WHAT NEEDS TO BE DONE: Please write out exactly the lines of the data below from the line holding "WL: 4.70 mm" through the line holding "12 | 0.023 |", and leave out the rest.

Collected data:
### src/rtl/i2c_bp_pkg.sv
package i2c_bp_pkg;
  typedef enum logic [1:0] {
    REG_TX     = 2'd0,
    REG_RX     = 2'd1,
    REG_CTRL   = 2'd2,
    REG_HIDDEN = 2'd3
  } reg_sel_e;
endpackage

### src/rtl/i2c_bp_txhold.sv
module i2c_bp_txhold #(
  parameter int DW = 8
) (
  input  logic          clk,
  input  logic          rst_n,
  input  logic          wr_tx,
  input  logic [DW-1:0] wdata,
  input  logic          take,
  input  logic          lsb_first,
  output logic [DW-1:0] hold_q,
  output logic          tx_empty,
  output logic [DW-1:0] view
);
  logic [DW-1:0] hold_d;
  logic          empty_d, empty_q;
  logic [DW-1:0] rev;

  // mirror image of the held byte for the reversed register view
  for (genvar g = 0; g < DW; g++) begin : g_rev
    assign rev[g] = hold_q[DW-1-g];
  end

  always_comb begin
    hold_d  = hold_q;
    empty_d = empty_q;
    if (take)  empty_d = 1'b1;
    if (wr_tx) begin
      hold_d  = wdata;
      empty_d = 1'b0;   // a fresh write wins over a same-cycle take
    end
  end

  always_ff @(posedge clk or negedge rst_n) begin
    if (!rst_n) begin
      hold_q  <= '1;
      empty_q <= 1'b1;
    end else begin
      hold_q  <= hold_d;
      empty_q <= empty_d;
    end
  end

  assign tx_empty = empty_q;
  assign view     = lsb_first ? rev : hold_q;
endmodule

### src/rtl/i2c_bp_shifter.sv
module i2c_bp_shifter #(
  parameter int DW = 8
) (
  input  logic          clk,
  input  logic          rst_n,
  input  logic          mode_rx,
  input  logic          lsb_first,
  input  logic          shift_strobe,
  input  logic          sample_strobe,
  input  logic          sda_in,
  input  logic          tx_avail,
  input  logic [DW-1:0] tx_data,
  output logic          take,
  output logic          sda_out,
  output logic          rx_done,
  output logic [DW-1:0] rx_byte
);
  localparam int CW = (DW > 1) ? $clog2(DW) : 1;
  localparam logic [CW-1:0] LAST = CW'(DW - 1);

  logic [DW-1:0] sh_q, sh_d, rx_in;
  logic [CW-1:0] cnt_q, cnt_d;
  logic          busy_q, busy_d;
  logic          last, tx_step, rx_step;

  assign last    = (cnt_q == LAST);
  assign tx_step = !mode_rx && busy_q && shift_strobe;
  assign rx_step = mode_rx && sample_strobe;
  assign take    = !mode_rx && tx_avail && (!busy_q || (shift_strobe && last));
  assign rx_in   = lsb_first ? {sda_in, sh_q[DW-1:1]} : {sh_q[DW-2:0], sda_in};
  assign rx_done = rx_step && last;
  assign rx_byte = rx_in;

  always_comb begin
    sh_d   = sh_q;
    cnt_d  = cnt_q;
    busy_d = busy_q;
    if (take) begin
      sh_d   = tx_data;
      cnt_d  = '0;
      busy_d = 1'b1;
    end else if (tx_step) begin
      sh_d   = lsb_first ? (sh_q >> 1) : (sh_q << 1);
      cnt_d  = last ? '0 : cnt_q + 1'b1;
      busy_d = !last;
    end else if (rx_step) begin
      sh_d   = rx_in;
      cnt_d  = last ? '0 : cnt_q + 1'b1;
    end
  end

  always_ff @(posedge clk or negedge rst_n) begin
    if (!rst_n) begin
      sh_q   <= '1;
      cnt_q  <= '0;
      busy_q <= 1'b0;
    end else begin
      sh_q   <= sh_d;
      cnt_q  <= cnt_d;
      busy_q <= busy_d;
    end
  end

  assign sda_out = busy_q ? (lsb_first ? sh_q[0] : sh_q[DW-1]) : 1'b1;
endmodule

### src/rtl/i2c_bp_rxhold.sv
module i2c_bp_rxhold #(
  parameter int DW = 8
) (
  input  logic          clk,
  input  logic          rst_n,
  input  logic          rx_done,
  input  logic [DW-1:0] rx_byte,
  input  logic          rd_rx,
  output logic [DW-1:0] rx_q,
  output logic          rx_full,
  output logic          rx_overrun
);
  logic [DW-1:0] rx_d;
  logic          full_d, full_q, ovr_d, ovr_q;

  always_comb begin
    rx_d   = rx_q;
    full_d = full_q;
    ovr_d  = ovr_q;
    if (rd_rx) begin
      full_d = 1'b0;
      ovr_d  = 1'b0;
    end
    if (rx_done) begin
      if (full_q && !rd_rx) begin
        ovr_d = 1'b1;       // keep the unread byte
      end else begin
        rx_d   = rx_byte;
        full_d = 1'b1;
      end
    end
  end

  always_ff @(posedge clk or negedge rst_n) begin
    if (!rst_n) begin
      rx_q   <= '1;
      full_q <= 1'b0;
      ovr_q  <= 1'b0;
    end else begin
      rx_q   <= rx_d;
      full_q <= full_d;
      ovr_q  <= ovr_d;
    end
  end

  assign rx_full    = full_q;
  assign rx_overrun = ovr_q;
endmodule

### src/rtl/i2c_byte_path.sv
module i2c_byte_path
  import i2c_bp_pkg::*;
#(
  parameter int DW = 8
) (
  input  logic          clk,
  input  logic          rst_n,
  input  logic          wr_en,
  input  logic          rd_en,
  input  logic [1:0]    addr,
  input  logic [DW-1:0] wdata,
  output logic [DW-1:0] rdata,
  input  logic          mode_rx,
  input  logic          shift_strobe,
  input  logic          sample_strobe,
  input  logic          sda_in,
  output logic          sda_out,
  output logic          tx_empty,
  output logic          rx_full,
  output logic          rx_overrun
);
  reg_sel_e      sel;
  logic          wr_tx, wr_ctrl, rd_rx;
  logic          lsb_q, lsb_d;
  logic          tx_take, rx_done;
  logic [DW-1:0] hold_q, tx_view, rx_byte, rx_q;

  assign sel     = reg_sel_e'(addr);
  assign wr_tx   = wr_en && (sel == REG_TX);
  assign wr_ctrl = wr_en && (sel == REG_CTRL);
  assign rd_rx   = rd_en && (sel == REG_RX);

  always_comb begin
    lsb_d = lsb_q;
    if (wr_ctrl) lsb_d = wdata[0];
  end

  always_ff @(posedge clk or negedge rst_n) begin
    if (!rst_n) lsb_q <= 1'b0;
    else        lsb_q <= lsb_d;
  end

  i2c_bp_txhold #(.DW(DW)) u_txh (
    .clk(clk), .rst_n(rst_n), .wr_tx(wr_tx), .wdata(wdata), .take(tx_take),
    .lsb_first(lsb_q), .hold_q(hold_q), .tx_empty(tx_empty), .view(tx_view)
  );

  i2c_bp_shifter #(.DW(DW)) u_sh (
    .clk(clk), .rst_n(rst_n), .mode_rx(mode_rx), .lsb_first(lsb_q),
    .shift_strobe(shift_strobe), .sample_strobe(sample_strobe), .sda_in(sda_in),
    .tx_avail(!tx_empty), .tx_data(hold_q), .take(tx_take), .sda_out(sda_out),
    .rx_done(rx_done), .rx_byte(rx_byte)
  );

  i2c_bp_rxhold #(.DW(DW)) u_rxh (
    .clk(clk), .rst_n(rst_n), .rx_done(rx_done), .rx_byte(rx_byte), .rd_rx(rd_rx),
    .rx_q(rx_q), .rx_full(rx_full), .rx_overrun(rx_overrun)
  );

  always_comb begin
    unique case (sel)
      REG_TX:   rdata = tx_view;
      REG_RX:   rdata = rx_q;
      REG_CTRL: rdata = {{(DW-1){1'b0}}, lsb_q};
      default:  rdata = '0;
    endcase
  end
endmodule

### config.mk
export PLATFORM = sky130hd
export DESIGN_NAME = i2c_byte_path
export DESIGN_NICKNAME = d
export VERILOG_FILES = /design/src/rtl/i2c_bp_pkg.sv /design/src/rtl/i2c_bp_txhold.sv /design/src/rtl/i2c_bp_shifter.sv /design/src/rtl/i2c_bp_rxhold.sv /design/src/rtl/i2c_byte_path.sv
export SDC_FILE = /design/constraint.sdc
export NUM_CORES = 1
export LEC_CHECK = 0
export BUFFER_PORTS_ARGS = -buffer_cell sky130_fd_sc_hd__buf_2
export CAP_MARGIN = 20
export CORE_MARGIN = 10
export CORE_UTILIZATION = 45
export CTS_CLUSTER_SIZE = 12
export DETAILED_ROUTE_END_ITERATION = 8
export PLACE_DENSITY_LB_ADDON = 0.3
export SYNTH_ARGS = -nofsm -noshare
export SYNTH_HDL_FRONTEND = slang
export SYNTH_HIERARCHICAL = 1
export SYNTH_SLANG_ARGS = --single-unit
### constraint.sdc
create_clock -name clk -period 1.7 [get_ports clk]
set_input_delay 0.255 -clock clk [delete_from_list [all_inputs] [get_ports clk]]
set_output_delay 0.255 -clock clk [all_outputs]
set_load 0.01 [all_outputs]
# Yosys cells after proc, flatten, opt, wreduce, memory -nomap -nowiden
# Cells that the tools add are included.
# totals
regBits	32
inputBits	18
elab_cells	59
# classes
n_addsub	1
n_eq_ne	3
n_mux	23
bitwise	1
reduce_logical	22
# op_table
cell	count
two-way mux 8 bit	6
case mux 8 bit (3 select lines)	1
two-way mux 1 bit	12
two-way mux 3 bit	4
logical AND 1 bit	11
logical NOT 1 bit	5
nonzero test 2 bit	2
adder 3 x 1 -> 3 bit (second input constant)	1
== test 3 bit (second input constant)	1
nonzero test 3 bit	1
== test 2 x 1 -> 1 bit (second input constant)	1
== test 2 bit (second input constant)	1
logical NOT 2 bit	1
AND reduction 2 bit	1
logical OR 1 bit	1
inverter 1 bit	1

# Depth between registers and ports, before layout
# logic_depth
ltp_word	6
ltp_mapped	7
ltp_nobuf	5

# By module
# The synthesis kept the hierarchy.
# modules_own_cells
module	n_inst	cells_per_inst	area_per_inst_um2	seq_area_each_um2
i2c_bp_shifter	1	89	854.6	310.3
i2c_bp_txhold	1	28	509.2	236.5
i2c_bp_rxhold	1	23	421.7	260.2
i2c_byte_path	1	26	214.0	25.0

# Worst setup path before layout
# Ideal clock, no wire load.
# synth_timing
path_type	flip-flop to flip-flop
from	reg u_sh.cnt_q[0]
to	reg u_sh.sh_q[1]
setup_time_ns	0.086
arrival_ns	1.595
setup_slack_ns	0.019
path_stages_with_launch	8
path_buffers	2
synth_period_minus_slack_ns	1.681
path_cell_list	dfrtp_1 > ha_1 > ha_1 > a21bo_1 > buf_6 > and2_4 > buf_6 > o31ai_2
# synth_between
elab_chain_cells	5
word_cells_on_any_way	6
# synth_rtl
item	line_no	rtl
start, declared	i2c_bp_shifter.sv:22	logic [CW-1:0] cnt_q, cnt_d;
start signal, assigned	i2c_bp_shifter.sv:59	cnt_q <= cnt_d;
== test 3 bit *	i2c_bp_shifter.sv:26	assign last = (cnt_q == LAST);
logical AND 1 bit *	i2c_bp_shifter.sv:29	assign take = !mode_rx && tx_avail && (!busy_q || (shift_strobe && last));
logical OR 1 bit *	i2c_bp_shifter.sv:29	
logical AND 1 bit *	i2c_bp_shifter.sv:29	
net tx_take	i2c_byte_path.sv:25	logic tx_take, rx_done;
nonzero test 3 bit (no line) or two-way mux 8 bit (tied branches)	-	
end signal, assigned	i2c_bp_shifter.sv:54	sh_q <= '1;
end signal, assigned	i2c_bp_shifter.sv:58	sh_q <= sh_d;
end, declared	i2c_bp_shifter.sv:21	logic [DW-1:0] sh_q, sh_d, rx_in;
# The timed path passes the listed nets; every way through them passes the cells marked *.
# A chain may end at the register's enable or synchronous reset.

# Worst setup path in the final report
# layout_timing
from	reg lsb_q
to	out rdata[6]
# layout_between
elab_chain_cells	2
# layout_rtl
item	line_no	rtl
start, declared	i2c_byte_path.sv:24	logic lsb_q, lsb_d;
start signal, assigned	i2c_byte_path.sv:40	else lsb_q <= lsb_d;
two-way mux 8 bit	i2c_bp_txhold.sv:44	assign view = lsb_first ? rev : hold_q;
net tx_view[6]	i2c_byte_path.sv:26	logic [DW-1:0] hold_q, tx_view, rx_byte, rx_q;
case mux 8 bit (3 select lines)	i2c_byte_path.sv:61	unique case (sel)
end, declared	i2c_byte_path.sv:12	output logic [DW-1:0] rdata,
# The timed path passes the listed nets, and every way through them passes these cells.

==> results by group <==
Cells and area
  • Syn-to-layout area delta: 18.5%
  • # fillers: 394
  • Ant diodes: 0
  • Fin cells: 255
  • Layout Nets: 222
  • Post-route core utilization: 0.548
  • Layout cells sized above 1: 0.601
  • Commonest non-fill, non-tap cell in the layout: buf_2
  • Commonest cells after routing, fill and taps aside: 29 x buf_2, 27 x mux2_4, 25 x dfstp_2, 12 x a21oi_1

Power
  • Sw power: 0.000998 W
  • Clock power frac: 0.185
  • PwrDens: 1360 mW/mm^2
  • Comb pwr share: 0.387
  • Sequential share of power: 0.428
  • Worst vdd ir: 731 uV
  • Cell leakage power: 1.10 nW
  • Int Pwr: 0.00224 W
  • Sw Ratio: 0.308
  • Total power draw: 0.00323 W

GRT
  • Number of global-route vias before repair: 1612
  • M2 GR Usage: 0.222
  • GRT met1 Usage: 0.156
  • Overflow after GRT: 0
  • M3 GR Usage: 0.0413
  • Largest net degree at the start of global routing: 33
  • Initial antenna violation count: 0
  • First-pass GRT wire length: 8.04 mm
  • Gr usage total: 0.133
  • GRT Max-Usage Layer: met2

Setup path
  • Startpoint class of the critical path: flop
  • Worst path cell trace: buf_12 > mux2_4 > mux2i_1 > nor2_1 > buf_2
  • Critical Path AT: 1500 ps
  • Crit-path slowest cell: dfrtp_1
  • CP required: 1440 ps
  • WS Path Type: flop to output pin
  • Critical-path maximum fanout: 10
  • Worst path bufs/invs: 2
  • CP peak stage delay: 410 ps
  • Worst setup EP type: output pin
  • Crit path max-delay family: multiplexers

Run
  • Max-cap violations: 0

Placement
  • Placed insts: 240
  • DP HPWL: 3.19 mm
  • Placer Congestion: 0.791
  • Buffers on Ports: 29

Synthesis
  • Sequential fraction of the synthesis area: 0.416
  • Post-Syn Area: 0.00200 sq mm
  • Yosys warns: 6
  • Netlist cell types: 32
  • Mean Syn Cell Area: 12.0 sq um
  • Mapped Cells: 166
  • #FFs+latches synth: 32
  • Net Count, Synth: 186

Timing
  • Slew HR: 0.511
  • Worst Skew: 4.88 ps
  • Setup TNS Final: -272 ps
  • Slew @ Worst Pin: 733 ps
  • Fmax: 568 MHz
  • Setup violators final: 8
  • Setup ws final: -59.0 ps
  • Final cycle utilization of the critical path: 1.03
  • Period minus WS final: 1760 ps
  • Slew Viols, Final: 0
  • Hold Vio Cnt, Final: 0
  • RSZ-0062 raised after global routing: yes

Clocking
  • Worst skew pair latency: 280 ps
  • CTS root buffer: clkbuf_8
  • CTS Buf Count: 5
  • H-Tree Depth: 2
  • CTS sink cnt: 32
  • Hold buffer count at CTS: 0
  • Clk slew on worst S/H paths: 60 ps
  • CTS tree: built
  • Clk buf depth: 2

Routing
  • DR pass1 iterations: 4
  • WL per Instance: 18.4 um
  • Drc violations: 0
  • Total number of vias: 1410
  • Final WL: 4.70 mm
  • Via-per-instance ratio: 5.53
  • Initial DRC Count: 126
  • Antenna viol nets, final: 0

Floorplan
  • # IOs: 30
  • Cell Rows: 24
  • Total core area: 0.00432 sq mm
  • Initial core utilization: 0.462
  • Die extent in y: 86.7 um
  • DIE AREA: 0.00751 sq mm
  • Die X: 86.7 um

Worst hold path
  • Hold/Removal Path Class: input pin to async pin

Status
  • Status: complete, but fails checks
  • Failing checks: negative setup slack
==> cells in the mapped netlist (all sizes together) <==
| cell type | instances | area share |
|---|---|---|
| and3b | 1 | 0.0050 |
| mux2i | 9 | 0.045 |
| nor2 | 12 | 0.023 |
| o21ba | 1 | 0.0050 |
| a21oi | 12 | 0.030 |
| ha | 2 | 0.013 |
| nand2 | 5 | 0.013 |
| buf | 8 | 0.036 |
| o41ai | 2 | 0.016 |
| nor3 | 8 | 0.020 |
| nor2b | 2 | 0.0063 |
| o31ai | 6 | 0.038 |
| a21bo | 1 | 0.0050 |
| and3 | 1 | 0.0031 |
| nand2b | 2 | 0.010 |
| and2 | 2 | 0.0075 |
| dfstp | 25 | 0.33 |
| nand3 | 11 | 0.028 |
| dfrtp | 7 | 0.088 |
| clkbuf | 4 | 0.0075 |
| o21ai | 5 | 0.013 |
| nor3b | 1 | 0.0038 |
| or2b | 1 | 0.0038 |
| inv | 2 | 0.0038 |
| nand3b | 3 | 0.018 |
| mux2 | 33 | 0.23 |
==> area by class of cell <==
cell class              count  area [sq um]  area share
clock buffers               8          90.1      0.0380
inverters                   2          7.51     0.00317
multi-input cells         121          1110       0.468
flip-flops and latches     32           832       0.351
well taps                  52          65.1      0.0275
repair buffers             40           265       0.112
==> per-stage QoR <==
stage / worst slack [ps] / hold WS (ps) / area [sq um]
after floorplan: 18.6 / -40.6 / 2000
after global placement: 77.1 / 334 / 2180
after detailed placement: 4.21 / 346 / 2180
after CTS: -60.7 / 43.4 / 2330
after global routing: -124 / 81.0 / 2370
final: -59.0 / 30.8 / 2370
==> worst register-to-register path: stages (launching register included) <==
cell	delay (ps)
dfrtp_1	410
buf_4	140
buf_4	120
bufbuf_16	270
mux2_4	210
nor2_2	50
o41ai_4	360
==> state kept, by name, indices dropped and copies added, names as in the netlist <==
signal            cells
u_rxh/rx_full         1
u_sh/busy_q           1
lsb_q                 1
u_sh/sh_q             8
u_rxh/rx_q            8
u_txh/hold_q          8
u_txh/tx_empty        1
u_sh/cnt_q            3
u_rxh/rx_overrun      1
==> per-layer routing <==
layer / part of all wire / up-vias
li1: - / 671
met4: 0.012 / 0
met5: 0 / -
met2: 0.50 / 35
met3: 0.061 / 7
met1: 0.43 / 697
==> what timing repair did <==
| action | in CTS | in global routing |
|---|---|---|
| resized for setup | 1 | 5 |
| gates cloned | 2 | 0 |
| buffers inserted | 3 | 2 |
| setup endpoints to repair | 9 | 11 |
| pin swaps | 0 | 2 |
==> power groups by stage <==
stage	Combinational [W]	Sequential (W)	Clock, W
floorplan	0.000885	0.00132	0
global placement	0.00110	0.00137	0
detailed placement	0.00114	0.00138	0
CTS	0.00121	0.00138	0.000616
global route	0.00136	0.00142	0.000653
finish	0.00125	0.00138	0.000598
==> final timing paths <==
kind | cells after the start | slack [ps] | start | endpoint
worst max-delay path | 5 | -60 | lsb_q$_DFFE_PN0P_ | rdata[6]
worst min-delay path | 1 | 30 | rst_n | lsb_q$_DFFE_PN0P_
worst max register to register | 6 | 50 | lsb_q$_DFFE_PN0P_ | u_sh/sh_q[7]$_DFFE_PN1P_
worst min register to register | 2 | 520 | u_rxh/rx_overrun$_DFF_PN0_ | u_rxh/rx_overrun$_DFF_PN0_
max in group asynchronous | 1 | 1200 | rst_n | u_sh/cnt_q[1]$_DFFE_PN0P_
min in group clk | 2 | 200 | wdata[7] | u_txh/hold_q[7]$_DFFE_PN1P_
==> logic make-up after synthesis <==
group / share of synthesized area
AO/OA/AOI/OAI: 0.106
adder cells (fa/ha/maj): 0.0125
buffers and inverters: 0.0469
flip-flops: 0.416
multiplexers: 0.278
AND/OR/NAND/NOR: 0.140
Note: power is estimated with default switching activity, not from simulation.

ANSWER TO THE PROBLEM:
  • Final WL: 4.70 mm
  • Via-per-instance ratio: 5.53
  • Initial DRC Count: 126
  • Antenna viol nets, final: 0

Floorplan
  • # IOs: 30
  • Cell Rows: 24
  • Total core area: 0.00432 sq mm
  • Initial core utilization: 0.462
  • Die extent in y: 86.7 um
  • DIE AREA: 0.00751 sq mm
  • Die X: 86.7 um

Worst hold path
  • Hold/Removal Path Class: input pin to async pin

Status
  • Status: complete, but fails checks
  • Failing checks: negative setup slack
==> cells in the mapped netlist (all sizes together) <==
| cell type | instances | area share |
|---|---|---|
| and3b | 1 | 0.0050 |
| mux2i | 9 | 0.045 |
| nor2 | 12 | 0.023 |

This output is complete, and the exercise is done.